The C abstract machine also has some hoops to jump through, namely
converting the pointer to the function to a function designator.
However, all of these hoops (and I've interfaced assembler with a
few languages including C so I know a bit about how function calls
work) are irrelevant to the point. You cannot increment a function
pointer to get a pointer to some later point in the function, you
can increment a pointer to the first element of an array, and this
distinction is important.

Yes, they can be incremented. I have done it often, but not in C.
If instructions are one byte (C bytes) long, then the
increment will normally access the next instruction.
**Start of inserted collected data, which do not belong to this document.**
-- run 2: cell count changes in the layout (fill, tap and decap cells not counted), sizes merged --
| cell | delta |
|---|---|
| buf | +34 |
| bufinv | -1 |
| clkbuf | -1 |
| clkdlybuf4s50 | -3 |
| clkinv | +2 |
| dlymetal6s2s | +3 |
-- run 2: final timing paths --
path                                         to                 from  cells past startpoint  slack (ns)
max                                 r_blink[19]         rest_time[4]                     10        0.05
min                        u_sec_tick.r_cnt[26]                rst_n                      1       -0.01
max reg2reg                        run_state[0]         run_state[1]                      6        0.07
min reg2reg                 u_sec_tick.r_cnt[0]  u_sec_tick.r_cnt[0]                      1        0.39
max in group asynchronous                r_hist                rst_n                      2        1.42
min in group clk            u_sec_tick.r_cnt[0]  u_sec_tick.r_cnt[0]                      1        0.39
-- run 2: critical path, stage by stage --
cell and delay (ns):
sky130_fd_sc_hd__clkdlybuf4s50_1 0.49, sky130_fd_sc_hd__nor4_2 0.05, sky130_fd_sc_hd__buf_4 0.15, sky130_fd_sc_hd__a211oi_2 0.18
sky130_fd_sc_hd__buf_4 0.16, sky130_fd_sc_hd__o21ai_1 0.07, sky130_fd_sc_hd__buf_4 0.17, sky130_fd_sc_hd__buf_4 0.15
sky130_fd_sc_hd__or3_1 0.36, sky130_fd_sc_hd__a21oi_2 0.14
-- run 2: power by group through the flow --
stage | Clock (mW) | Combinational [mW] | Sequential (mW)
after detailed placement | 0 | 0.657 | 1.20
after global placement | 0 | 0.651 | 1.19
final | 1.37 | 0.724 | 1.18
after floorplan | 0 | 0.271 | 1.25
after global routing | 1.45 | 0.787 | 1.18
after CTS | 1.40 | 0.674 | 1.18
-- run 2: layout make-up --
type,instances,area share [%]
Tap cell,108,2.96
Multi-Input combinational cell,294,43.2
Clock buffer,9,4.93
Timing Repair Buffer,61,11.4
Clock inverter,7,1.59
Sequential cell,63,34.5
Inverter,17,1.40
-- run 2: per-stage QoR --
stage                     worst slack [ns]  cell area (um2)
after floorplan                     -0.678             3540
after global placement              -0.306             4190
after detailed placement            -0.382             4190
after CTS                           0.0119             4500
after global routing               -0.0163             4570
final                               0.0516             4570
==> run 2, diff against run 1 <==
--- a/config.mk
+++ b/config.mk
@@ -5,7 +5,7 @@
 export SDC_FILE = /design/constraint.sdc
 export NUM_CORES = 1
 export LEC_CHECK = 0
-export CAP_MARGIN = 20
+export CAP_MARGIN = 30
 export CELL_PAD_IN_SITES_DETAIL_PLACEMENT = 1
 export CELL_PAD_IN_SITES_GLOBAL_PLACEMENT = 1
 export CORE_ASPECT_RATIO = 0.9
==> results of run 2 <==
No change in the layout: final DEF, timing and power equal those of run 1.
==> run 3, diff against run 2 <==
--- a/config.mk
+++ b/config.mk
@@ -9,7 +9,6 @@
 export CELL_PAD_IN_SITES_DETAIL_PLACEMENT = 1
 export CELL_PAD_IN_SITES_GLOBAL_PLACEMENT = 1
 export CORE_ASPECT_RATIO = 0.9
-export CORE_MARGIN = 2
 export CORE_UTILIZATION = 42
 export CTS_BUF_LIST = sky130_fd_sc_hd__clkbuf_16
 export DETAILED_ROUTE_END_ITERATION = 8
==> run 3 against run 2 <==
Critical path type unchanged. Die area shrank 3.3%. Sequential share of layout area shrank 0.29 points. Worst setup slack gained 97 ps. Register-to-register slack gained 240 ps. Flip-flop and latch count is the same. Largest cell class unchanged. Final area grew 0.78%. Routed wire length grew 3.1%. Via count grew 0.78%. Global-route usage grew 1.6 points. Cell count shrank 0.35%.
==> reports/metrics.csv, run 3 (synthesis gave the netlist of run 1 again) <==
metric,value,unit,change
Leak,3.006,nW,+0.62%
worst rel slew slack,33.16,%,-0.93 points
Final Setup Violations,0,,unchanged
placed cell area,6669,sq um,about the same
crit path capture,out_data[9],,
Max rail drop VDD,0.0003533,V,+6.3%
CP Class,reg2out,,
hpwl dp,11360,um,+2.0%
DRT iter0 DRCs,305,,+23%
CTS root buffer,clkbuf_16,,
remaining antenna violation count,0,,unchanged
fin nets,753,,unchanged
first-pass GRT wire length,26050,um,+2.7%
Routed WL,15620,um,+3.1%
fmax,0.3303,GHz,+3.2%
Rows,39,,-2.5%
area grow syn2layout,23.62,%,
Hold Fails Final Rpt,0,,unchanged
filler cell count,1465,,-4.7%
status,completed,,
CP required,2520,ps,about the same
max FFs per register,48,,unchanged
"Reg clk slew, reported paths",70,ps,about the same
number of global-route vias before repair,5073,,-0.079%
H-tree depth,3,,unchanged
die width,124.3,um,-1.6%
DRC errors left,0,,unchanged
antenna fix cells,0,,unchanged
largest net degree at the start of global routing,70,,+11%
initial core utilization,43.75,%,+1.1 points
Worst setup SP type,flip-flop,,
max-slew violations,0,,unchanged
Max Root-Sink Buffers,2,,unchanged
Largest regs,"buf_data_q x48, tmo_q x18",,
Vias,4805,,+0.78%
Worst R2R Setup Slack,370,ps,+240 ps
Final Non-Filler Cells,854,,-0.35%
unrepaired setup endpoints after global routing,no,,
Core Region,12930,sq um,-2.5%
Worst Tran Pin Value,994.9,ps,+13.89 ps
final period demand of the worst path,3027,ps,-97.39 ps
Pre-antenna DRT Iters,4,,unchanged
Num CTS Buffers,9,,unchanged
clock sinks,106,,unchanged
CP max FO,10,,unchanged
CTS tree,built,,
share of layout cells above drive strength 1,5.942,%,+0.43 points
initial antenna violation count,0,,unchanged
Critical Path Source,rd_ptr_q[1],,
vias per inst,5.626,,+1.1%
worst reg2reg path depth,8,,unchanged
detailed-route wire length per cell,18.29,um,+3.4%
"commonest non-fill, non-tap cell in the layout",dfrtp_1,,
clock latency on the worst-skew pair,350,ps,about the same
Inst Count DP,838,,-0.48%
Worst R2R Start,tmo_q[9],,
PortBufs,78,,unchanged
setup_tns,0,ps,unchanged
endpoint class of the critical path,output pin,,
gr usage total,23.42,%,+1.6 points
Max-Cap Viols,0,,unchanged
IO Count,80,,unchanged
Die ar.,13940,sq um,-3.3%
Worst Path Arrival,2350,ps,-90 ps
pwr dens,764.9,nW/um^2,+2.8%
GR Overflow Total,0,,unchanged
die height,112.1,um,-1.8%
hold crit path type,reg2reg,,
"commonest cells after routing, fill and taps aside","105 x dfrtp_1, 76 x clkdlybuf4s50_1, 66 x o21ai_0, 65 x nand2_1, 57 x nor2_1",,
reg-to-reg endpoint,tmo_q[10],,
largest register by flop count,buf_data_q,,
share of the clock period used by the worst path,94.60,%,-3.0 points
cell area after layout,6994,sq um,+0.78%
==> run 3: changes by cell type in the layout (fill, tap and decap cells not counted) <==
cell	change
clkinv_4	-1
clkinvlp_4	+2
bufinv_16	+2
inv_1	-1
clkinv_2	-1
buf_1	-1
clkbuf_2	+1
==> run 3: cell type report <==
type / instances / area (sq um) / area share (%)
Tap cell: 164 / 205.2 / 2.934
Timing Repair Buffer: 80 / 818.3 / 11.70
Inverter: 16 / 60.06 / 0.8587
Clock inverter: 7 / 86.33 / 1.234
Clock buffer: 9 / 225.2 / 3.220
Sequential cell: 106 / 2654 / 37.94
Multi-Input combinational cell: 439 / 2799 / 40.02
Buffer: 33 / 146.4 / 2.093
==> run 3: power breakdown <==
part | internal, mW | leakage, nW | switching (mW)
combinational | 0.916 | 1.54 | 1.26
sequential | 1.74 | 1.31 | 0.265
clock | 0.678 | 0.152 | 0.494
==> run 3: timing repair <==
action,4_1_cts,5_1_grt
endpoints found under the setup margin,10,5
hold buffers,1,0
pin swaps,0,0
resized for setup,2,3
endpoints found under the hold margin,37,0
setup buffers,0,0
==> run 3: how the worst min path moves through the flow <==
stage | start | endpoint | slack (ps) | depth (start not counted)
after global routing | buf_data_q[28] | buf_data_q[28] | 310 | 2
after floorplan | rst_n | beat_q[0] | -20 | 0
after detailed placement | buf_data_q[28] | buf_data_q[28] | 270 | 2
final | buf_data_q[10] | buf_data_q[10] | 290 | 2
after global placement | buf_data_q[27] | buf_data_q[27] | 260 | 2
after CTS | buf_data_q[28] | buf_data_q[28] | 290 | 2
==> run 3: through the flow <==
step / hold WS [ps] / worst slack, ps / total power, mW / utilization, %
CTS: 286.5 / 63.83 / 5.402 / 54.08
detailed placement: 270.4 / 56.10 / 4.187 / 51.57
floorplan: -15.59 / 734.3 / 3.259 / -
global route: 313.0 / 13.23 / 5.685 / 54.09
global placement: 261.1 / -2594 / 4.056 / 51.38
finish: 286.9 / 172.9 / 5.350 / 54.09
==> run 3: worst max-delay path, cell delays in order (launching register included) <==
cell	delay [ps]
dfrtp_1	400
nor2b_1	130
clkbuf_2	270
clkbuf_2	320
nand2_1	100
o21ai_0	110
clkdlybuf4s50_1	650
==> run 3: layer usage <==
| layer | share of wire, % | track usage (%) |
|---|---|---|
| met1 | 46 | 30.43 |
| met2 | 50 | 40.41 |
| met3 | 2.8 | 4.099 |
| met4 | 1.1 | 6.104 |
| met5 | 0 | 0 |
File: src/rtl/pipe_stage_pkg.sv
// pipe_stage_pkg: shared state encoding and default widths for pipeline stage registers
package pipe_stage_pkg;

    // Default payload and stall-counter widths for stage instances
    localparam int PIPE_DATA_W = 32;
    localparam int PIPE_CNT_W  = 16;

    // Occupancy of a stage: no beat, main register live, main and skid registers live
    typedef enum logic [1:0] {
        EMPTY = 2'd0,
        BUSY  = 2'd1,
        FULL  = 2'd2
    } pipe_state_t;

    // A stage can take a new beat unless both of its registers are occupied
    function automatic logic can_accept(input pipe_state_t s);
        return s != FULL;
    endfunction

    // A stage presents a beat whenever its main register is occupied
    function automatic logic has_beat(input pipe_state_t s);
        return s != EMPTY;
    endfunction

endpackage
## config.mk

```make
export PLATFORM = sky130hd
export DESIGN_NAME = display_scan_controller_flat
export DESIGN_NICKNAME = d
export VERILOG_FILES = /design/src/rtl/display_scan_controller_pkg.sv /design/src/rtl/display_scan_controller_if.sv /design/src/rtl/display_scan_controller_decoder.sv /design/src/rtl/display_scan_controller.sv /design/src/flat_wrapper.sv
export SDC_FILE = /design/constraint.sdc
export NUM_CORES = 1
export LEC_CHECK = 0
export ABC_CLOCK_PERIOD_IN_PS = 3630
export BUFFER_PORTS_ARGS = -buffer_cell sky130_fd_sc_hd__buf_2
export CORE_UTILIZATION = 50
export CTS_CLUSTER_DIAMETER = 60
export DETAILED_ROUTE_END_ITERATION = 10
export GPL_TIMING_DRIVEN = 0
export PLACE_DENSITY = 0.78
export SLEW_MARGIN = 20
export SYNTH_ARGS = -nofsm -noshare
export SYNTH_HDL_FRONTEND = slang
export SYNTH_SLANG_ARGS = --single-unit
```

## constraint.sdc

```tcl
create_clock -name clk -period 3.63 [get_ports clk]
set_input_delay 0.5445 -clock clk [delete_from_list [all_inputs] [get_ports clk]]
set_output_delay 0.5445 -clock clk [all_outputs]
set_load 0.02 [all_outputs]
```

## src/rtl/display_scan_controller_pkg.sv

```systemverilog
// Shared types and constants for the display scan controller slice.
package display_pkg;

  // Active-low pattern with every segment dark.
  localparam logic [6:0] SEG_BLANK = 7'b1111111;

  // One entry of the digit register bank.
  typedef struct packed {
    logic [2:0] value;
    logic       dp;
  } digit_t;

  // Per-slot scan phase.
  typedef enum logic {
    BLANK = 1'b0,
    SHOW  = 1'b1
  } scan_state_e;

endpackage

```

## src/rtl/display_scan_controller_if.sv

```systemverilog
// Write/commit bus between the game/status logic and the scan controller.
interface display_scan_controller_if;

  logic       wr_en;
  logic [2:0] wr_addr;
  logic [2:0] wr_data;
  logic       wr_dp;
  logic       commit;
  logic       commit_ack;

  // Producer of digit values.
  modport master (
    output wr_en,
    output wr_addr,
    output wr_data,
    output wr_dp,
    output commit,
    input  commit_ack
  );

  // The scan controller.
  modport slave (
    input  wr_en,
    input  wr_addr,
    input  wr_data,
    input  wr_dp,
    input  commit,
    output commit_ack
  );

endinterface

```

## src/rtl/display_scan_controller_decoder.sv

```systemverilog
// Shared 3-bit value to active-low seven-segment decoder, {a,b,c,d,e,f,g}.
module digit_decoder
  import display_pkg::*;
(
  input  logic [2:0] value,
  input  logic       dp,
  output logic [6:0] seg_n
);

  // Glyph table; a disabled digit or value 0 stays dark.
  always_comb begin
    seg_n = SEG_BLANK;
    if (dp) begin
      case (value)
        3'b000:  seg_n = SEG_BLANK;   // blank
        3'b001:  seg_n = 7'b0000110;  // '3'
        3'b010:  seg_n = 7'b0010010;  // '2'
        3'b011:  seg_n = 7'b1001111;  // '1'
        3'b100:  seg_n = 7'b0000001;  // '0'
        3'b101:  seg_n = 7'b0110000;  // 'E'
        3'b110:  seg_n = 7'b0011000;  // 'P'
        3'b111:  seg_n = 7'b1111110;  // '-'
        default: seg_n = SEG_BLANK;
      endcase
    end
  end

endmodule

```

## src/rtl/display_scan_controller.sv

```systemverilog
// Time-multiplexed scan controller: double-buffered digit bank, slot/digit
// counters, blank/show FSM and registered segment/anode outputs.
module display_scan_controller
  import display_pkg::*;
#(
  parameter int NUM_DIGITS   = 4,
  parameter int SCAN_DIV     = 1000,
  parameter int BLANK_CYCLES = 8
) (
  input  logic                      clk,
  input  logic                      reset,
  display_scan_controller_if.slave  bus,
  output logic                      frame_tick,
  output logic [6:0]                seg_n,
  output logic [NUM_DIGITS-1:0]     dig_n
);

  localparam int CNT_W = $clog2(SCAN_DIV);
  localparam int IDX_W = $clog2(NUM_DIGITS);

  logic [CNT_W-1:0]      cnt_q, cnt_d;
  logic [IDX_W-1:0]      idx_q, idx_d;
  scan_state_e           state_q, state_d;
  digit_t                shadow_q [NUM_DIGITS];
  digit_t                shadow_d [NUM_DIGITS];
  digit_t                active_q [NUM_DIGITS];
  digit_t                active_d [NUM_DIGITS];
  logic                  pending_q, pending_d;
  logic [6:0]            seg_q, seg_d;
  logic [NUM_DIGITS-1:0] dig_q, dig_d;
  logic                  commit_ack_q, commit_ack_d;
  logic                  frame_tick_q, frame_tick_d;

  logic                  cnt_wrap;
  logic                  idx_wrap;
  logic                  boundary;
  logic                  do_copy;
  logic                  wr_hit;
  digit_t                cur_digit;
  logic [6:0]            dec_seg;

  assign cur_digit = active_q[idx_q];

  digit_decoder u_dec (
    .value (cur_digit.value),
    .dp    (cur_digit.dp),
    .seg_n (dec_seg)
  );

  // Slot counter, digit index and the blank/show phase of the next cycle.
  always_comb begin
    cnt_wrap = (cnt_q == CNT_W'(SCAN_DIV - 1));
    idx_wrap = (idx_q == IDX_W'(NUM_DIGITS - 1));
    boundary = cnt_wrap & idx_wrap;
    cnt_d    = cnt_q + 1'b1;
    idx_d    = idx_q;
    if (cnt_wrap) begin
      cnt_d = '0;
      idx_d = idx_wrap ? '0 : idx_q + 1'b1;
    end
    state_d = (cnt_d < CNT_W'(BLANK_CYCLES)) ? BLANK : SHOW;
  end

  // Shadow writes and the frame-boundary copy into the active bank.
  // The copy reads shadow_q, so a same-edge write only reaches shadow.
  always_comb begin
    wr_hit    = bus.wr_en && (32'(bus.wr_addr) < NUM_DIGITS);
    do_copy   = boundary && (pending_q || bus.commit);
    shadow_d  = shadow_q;
    active_d  = active_q;
    pending_d = (pending_q || bus.commit) && !boundary;
    if (wr_hit) begin
      shadow_d[IDX_W'(bus.wr_addr)] = '{value: bus.wr_data, dp: bus.wr_dp};
    end
    if (do_copy) begin
      active_d = shadow_q;
    end
  end

  // Output decode from the current phase; registered below.
  always_comb begin
    seg_d        = SEG_BLANK;
    dig_d        = '1;
    commit_ack_d = do_copy;
    frame_tick_d = boundary;
    if (state_q == SHOW) begin
      seg_d = dec_seg;
      dig_d = ~(NUM_DIGITS'(1) << idx_q);
    end
  end

  // State and output registers.
  always_ff @(posedge clk) begin
    if (reset) begin
      cnt_q        <= '0;
      idx_q        <= '0;
      state_q      <= BLANK;
      shadow_q     <= '{default: '0};
      active_q     <= '{default: '0};
      pending_q    <= 1'b0;
      seg_q        <= SEG_BLANK;
      dig_q        <= '1;
      commit_ack_q <= 1'b0;
      frame_tick_q <= 1'b0;
    end else begin
      cnt_q        <= cnt_d;
      idx_q        <= idx_d;
      state_q      <= state_d;
      shadow_q     <= shadow_d;
      active_q     <= active_d;
      pending_q    <= pending_d;
      seg_q        <= seg_d;
      dig_q        <= dig_d;
      commit_ack_q <= commit_ack_d;
      frame_tick_q <= frame_tick_d;
    end
  end

  assign seg_n          = seg_q;
  assign dig_n          = dig_q;
  assign frame_tick     = frame_tick_q;
  assign bus.commit_ack = commit_ack_q;

endmodule
```

## src/flat_wrapper.sv

```systemverilog
// flat-port wrapper written by rule: the top's interface ports become plain ports
module display_scan_controller_flat import display_pkg::*;
#(
  parameter int NUM_DIGITS   = 4,
  parameter int SCAN_DIV     = 1000,
  parameter int BLANK_CYCLES = 8
)
  (clk, reset, frame_tick, seg_n, dig_n, bus_wr_en, bus_wr_addr, bus_wr_data, bus_wr_dp, bus_commit, bus_commit_ack);
  display_scan_controller_if bus_i ();
  input  logic clk;
  input  logic reset;
  output logic frame_tick;
  output logic [6:0] seg_n;
  output logic [NUM_DIGITS-1:0] dig_n;
  input wire logic [$bits(bus_i.wr_en)-1:0] bus_wr_en;
  input wire logic [$bits(bus_i.wr_addr)-1:0] bus_wr_addr;
  input wire logic [$bits(bus_i.wr_data)-1:0] bus_wr_data;
  input wire logic [$bits(bus_i.wr_dp)-1:0] bus_wr_dp;
  input wire logic [$bits(bus_i.commit)-1:0] bus_commit;
  output wire logic [$bits(bus_i.commit_ack)-1:0] bus_commit_ack;
  assign bus_i.wr_en = bus_wr_en;
  assign bus_i.wr_addr = bus_wr_addr;
  assign bus_i.wr_data = bus_wr_data;
  assign bus_i.wr_dp = bus_wr_dp;
  assign bus_i.commit = bus_commit;
  assign bus_commit_ack = bus_i.commit_ack;
  display_scan_controller #(.NUM_DIGITS(NUM_DIGITS), .SCAN_DIV(SCAN_DIV), .BLANK_CYCLES(BLANK_CYCLES)) u_core (.clk(clk), .reset(reset), .bus(bus_i), .frame_tick(frame_tick), .seg_n(seg_n), .dig_n(dig_n));
endmodule
```

Word-level counts from Yosys, hierarchy flattened:

Memory sizes are Yosys's and may differ from the RTL's. A register that Yosys moved wholly into a read port is not among the register bits.
Index checks and enable logic that the tools add are counted.

* flip-flop bits (word level): 52
* bits in latches: 0
* RAM bits: 0
* memory bits (read-only): 56
* output and inout bits: 13
* word-level logic and storage cells: 57
* memories: 1

* add/subtract/negate cells: 2
* multiply operators: 0
* div/mod/pow operators: 0
* $lt $le $gt $ge: 5
* eq/ne operators: 2
* shift operators: 1
* multiplexer cells: 9
* bitwise logic cells: 6
* reductions and logical operators: 8

Memories
* (no name shown): depth 8, width 7, rd ports 1, clocked after Yosys merged registers in 1, write ports 0, RTL line display_scan_controller_decoder.sv:14 `case (value)`

Operators by type and width (number)
* $bwmux 16: 1
* $mux 4: 3
* $add 10x1->10 const B: 1
* $eq 10x10->1 const B: 1
* $lt 10x4->1 const B: 1
* $mux 10: 1
* $bmux 4 s2: 1
* $demux 4 s2: 1
* $ge 3x3->1 const B: 2
* $not 2->3: 2
* $logic_and 1x1->1: 4
* $not 4->4: 1
* $shl 1x2->4 const A: 1
* $lt 3x1->1 const B: 1
* $lt 3x3->1 const B: 1
* $reduce_or 3->1: 1
* $add 2x1->2 const B: 1
* $eq 2x2->1 const B: 1
* $mux 2: 1
* $not 1->1: 2
* $reduce_or 2->1: 1
* $and 1x1->1: 1
* $logic_not 1->1: 1
* $logic_or 1x1->1: 1
* $mux 1: 1

Logic depth before layout (Yosys ltp):

* word-level depth: 6
* gate-level depth with buffers: 8
* mapped depth without buffers: 6

By module:

From an unflattened synthesis, not the netlist that was laid out.

* cell total of the unflattened synthesis: 266
* area, all modules: 2532.4 sq um

Modules (own cells, without submodules)
* display_scan_controller: instances 1, cells each 247, area each 2392.3 sq um
* digit_decoder: instances 1, cells each 19, area each 140.1 sq um

Worst setup path after synthesis:

OpenSTA, ideal clock, no wires.

* path type: reg2reg
* start: register u_core.idx_q[1]
* end: register u_core.seg_q[0], in the netlist u_core.seg_n[0]
* data arrival time: 1652 ps
* path slack: 1921 ps
* stages on the path, launching flop included: 7
* path buffers: 1
* cell sequence: dfxtp_1 > buf_2 > mux4_2 > inv_1 > ha_1 > o21ai_1 > a21o_1

* word-level cells in the longest chain between the ends: 6

RTL lines
* from (decl): RTL line display_scan_controller.sv:22 `logic [IDX_W-1:0] idx_q, idx_d;`
* from (signal assigned): RTL line display_scan_controller.sv:107 `idx_q <= idx_d;`
* $not 2->3 (not written as such) (*): RTL line display_scan_controller.sv:42 `assign cur_digit = active_q[idx_q];`
* $bmux 4 s2 (*): RTL line display_scan_controller.sv:42
* $mux 4 (not written as such) (*) (2 in a row): RTL line display_scan_controller.sv:42
* $not 1->1 (no source line)
* $reduce_or 3->1 (no source line)
* to (decl): RTL line display_scan_controller.sv:29 `logic [6:0] seg_q, seg_d;`

Mark *: on every way between the ends. The rest lies on a longest branch, timed or not. The select of a mux whose other input is x is not followed.
A chain may end at the register's enable or synchronous reset.

Worst setup path after layout:

* start: register u_core.idx_q[1]
* end: register u_core.seg_q[6], in the netlist u_core.seg_n[6]

Same word-level chain as after synthesis.

==> results.cfg <==
[pwr]
p_leak_nw = 1.07
ir_drop_uv = 203
power.density_nw_per_um2 = 446
finalPower_mw = 1.24

[setup_path]
critPathKind = flop to flop
crit_fanout = 6
cp.arrival_ps = 2170
crit_start = u_core.idx_q[1]
path_cells = buf_2, mux4_2, inv_1, ha_1, o21ai_1, a21o_1
cp-start-kind = flop
max_stage_delay_ps = 560
worstPathRequired_ps = 3920
end_kind = flop
critPathSlowestCell = mux4_2
reg2reg_from = u_core.idx_q[1]

[final_layout]
fill_cells = 384
drive_above_1_share = 0.186
area_delta_synth_final_pct = 14.9
diodes = 0
postLayoutCoreUtil = 0.616
nNetsFinal = 305

[sta]
finalHoldViolations = 0
layout_min_cycle_time_ps = 1880
rsz0062_at_grt = no
finalClockSkew_ps = 5.66
setup_violations = 0
slew_violations = 0
slew_headroom = 0.670
tightest_slew_ps = 495
fin_crit_sh = 0.519
setup_tns_ps = 0
fmax_mhz = 531

[route]
drc_errors = 0
wl_per_cell_um = 12.5
wl_met2_um = 1910
vias = 1784
m1WireLength_um = 2080
first_pass_iters = 4
wl_met3_um = 157
postRouteAntennaNets = 0
vias_per_cell = 5.22
routed_wl_um = 4270
drt_iter0_markers = 65
highest_layer = met4

[clocking]
clock_sinks = 59
hold_buffers = 0
cts_tree = done
clk_latency_ps = 340
cts.repair.resized = 0
cts_buffers = 9
clockBufferDepth = 2
path_clk_slew_ps = 60
h-tree-depth = 3
cts_root_buf = clkbuf_8
cts_setup_buffers = 0

[floorplanning]
die_area_um2 = 5120
fp.dieH_um = 71.5
initial_core_util = 0.537
core_area_um2 = 4500
std_cell_rows = 24
num_io_pins = 24
fp.dieW_um = 71.5

[job]
cap_violations = 0

[run_status]
status = complete, no violations

[grt]
antenna_found_initial = 0
grt_pass1_wl_um = 7370
grt.overflow.total = 0
grt_pass1_vias = 1674
grt_usage = 0.192
grt_max_degree = 11

[logic_synthesis]
yosysSeqAreaShare = 0.489
synth.cells.most_frequent = dfxtp_1, nand2_1, nor2_1
synth.most_common_cell = dfxtp_1
synth_top_cell_by_area = dfxtp_1
syn_area_um2 = 2420
ys_warn_count = 0
syn_area_per_cell_um2 = 9.59
synth_cell_types = 39
synth_area_leaders = dfxtp_1, mux2i_1, nand2_1, nor2_1, ha_1
synth_edf_count = 0
syn_nets = 271
syn_inst = 252
ys_seq_elements = 59
synth_flop_cell = dfxtp_1
synth.top_cell.area_share = 0.489
async_flop_share = 0

[placed_design]
io_buffer_count = 23
gp_congestion = 0.858
dp_hpwl_um = 3030

[worst_hold_path]
hp-start = u_core.shadow_q[3]
min_path_type = flop to flop
-- cell type report --
cell class                 count  area [um^2]  share of cell area
buffer                        14         76.3              0.0275
clock buffer                  13          169              0.0608
clock inverter                 2         10.0             0.00361
inverter                       5         18.8             0.00676
multi-input combinational    174         1140               0.411
sequential                    59         1180               0.425
tap                           52         65.1              0.0234
timing repair buffer          23          115              0.0415
-- per-layer routing --
| layer | vias to the layer above | global-route usage |
|---|---|---|
| met5 | - | 0 |
| met1 | 802 | 0.245 |
| li1 | 929 | - |
| met2 | 38 | 0.284 |
| met3 | 15 | 0.0520 |
| met4 | 0 | 0.131 |
-- sequential cells by signal, indices dropped and copies added, names as in the netlist --
signal,count
u_core.active_q,16
u_core.shadow_q,16
u_core.cnt_q,10
u_core.seg_n,7
u_core.dig_n,4
u_core.idx_q,2
u_core.bus.commit_ack,1
u_core.frame_tick,1
u_core.pending_q,1
u_core.state_q,1
-- cell families after synthesis --
family / synth area share
adders and majority gates: 0.0414
AOI/OAI and AO/OA: 0.101
buffers and inverters: 0.0393
DFF: 0.489
muxes: 0.116
and+or+nand+nor: 0.184
xor gates and xnor gates: 0.0290
-- worst max-delay path: cells and delay by family, from the launching register on --
kind	cells	cell delay, ps
flip-flops	1	350
adder cells (fa/ha/maj)	1	240
multiplexers	1	560
AO/OA/AOI/OAI	2	330
buffers and inverters	2	340
-- report_power, final --
part	leakage [nW]	internal, mW	switching, mW
Combinational	0.498	0.0154	0.0269
Clock	0.0953	0.297	0.239
Sequential	0.477	0.655	0.00512
-- cells in the final DEF, fill, tap and decap left out, types with 4 or more instances in the layout --
master,n
inv_1,4
nand4_1,5
clkbuf_8,12
mux2i_1,18
mux4_2,4
buf_2,27
nor2b_1,4
nor2_1,30
ha_1,8
clkbuf_1,7
xor2_1,5
a21oi_1,19
nand2_1,30
dfxtp_1,59
o21ai_0,18
-- worst paths after layout --
| path | depth (start not counted) | end | slack [ps] |
|---|---|---|---|
| hold / removal | 2 | u_core.active_q[3] | 450 |
| setup reg to reg | 6 | u_core.seg_n[6] | 1750 |
| hold reg to reg | 2 | u_core.active_q[3] | 450 |
| setup / recovery | 6 | u_core.seg_n[6] | 1750 |
-- metrics by stage --
stage	worst slack [ps]	instances	cell area, um^2	hold WS [ps]
6_report	1750	342	2780	454
5_1_grt	1620	342	2780	458
4_1_cts	1730	342	2780	455
3_5_place_dp	1740	327	2600	449
3_3_place_gp	1790	327	2600	440
2_1_floorplan	1920	252	2420	429
Note: power is estimated with default switching activity, not from simulation.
If not, very
peculiar things can happen.

You can also increment (and decrement) return addresses. <grin>

 

[Keith Thompson]

Flash Gordon wrote:
... snip on function pointers ...

Yes, they can be incremented. I have done it often, but not in C.
If instructions are one byte (C bytes) long, then the
increment will normally access the next instruction. If not, very
peculiar things can happen.

You can also increment (and decrement) return addresses. <grin>

Well, in terms of C (this is comp.lang.c, after all), I'm afraid the
above is nonsense. Attempting to increment a function pointer is a
constraint violation, requiring a diagnostic. Attempting to increment
a return address doesn't even make sense, since return addresses
aren't directly accessible in C.

A function pointer needn't even be a machine address. It could, for
example, simply be an index into a table. (I don't know of any
implementations that do this.)

 

[jameskuyper]

...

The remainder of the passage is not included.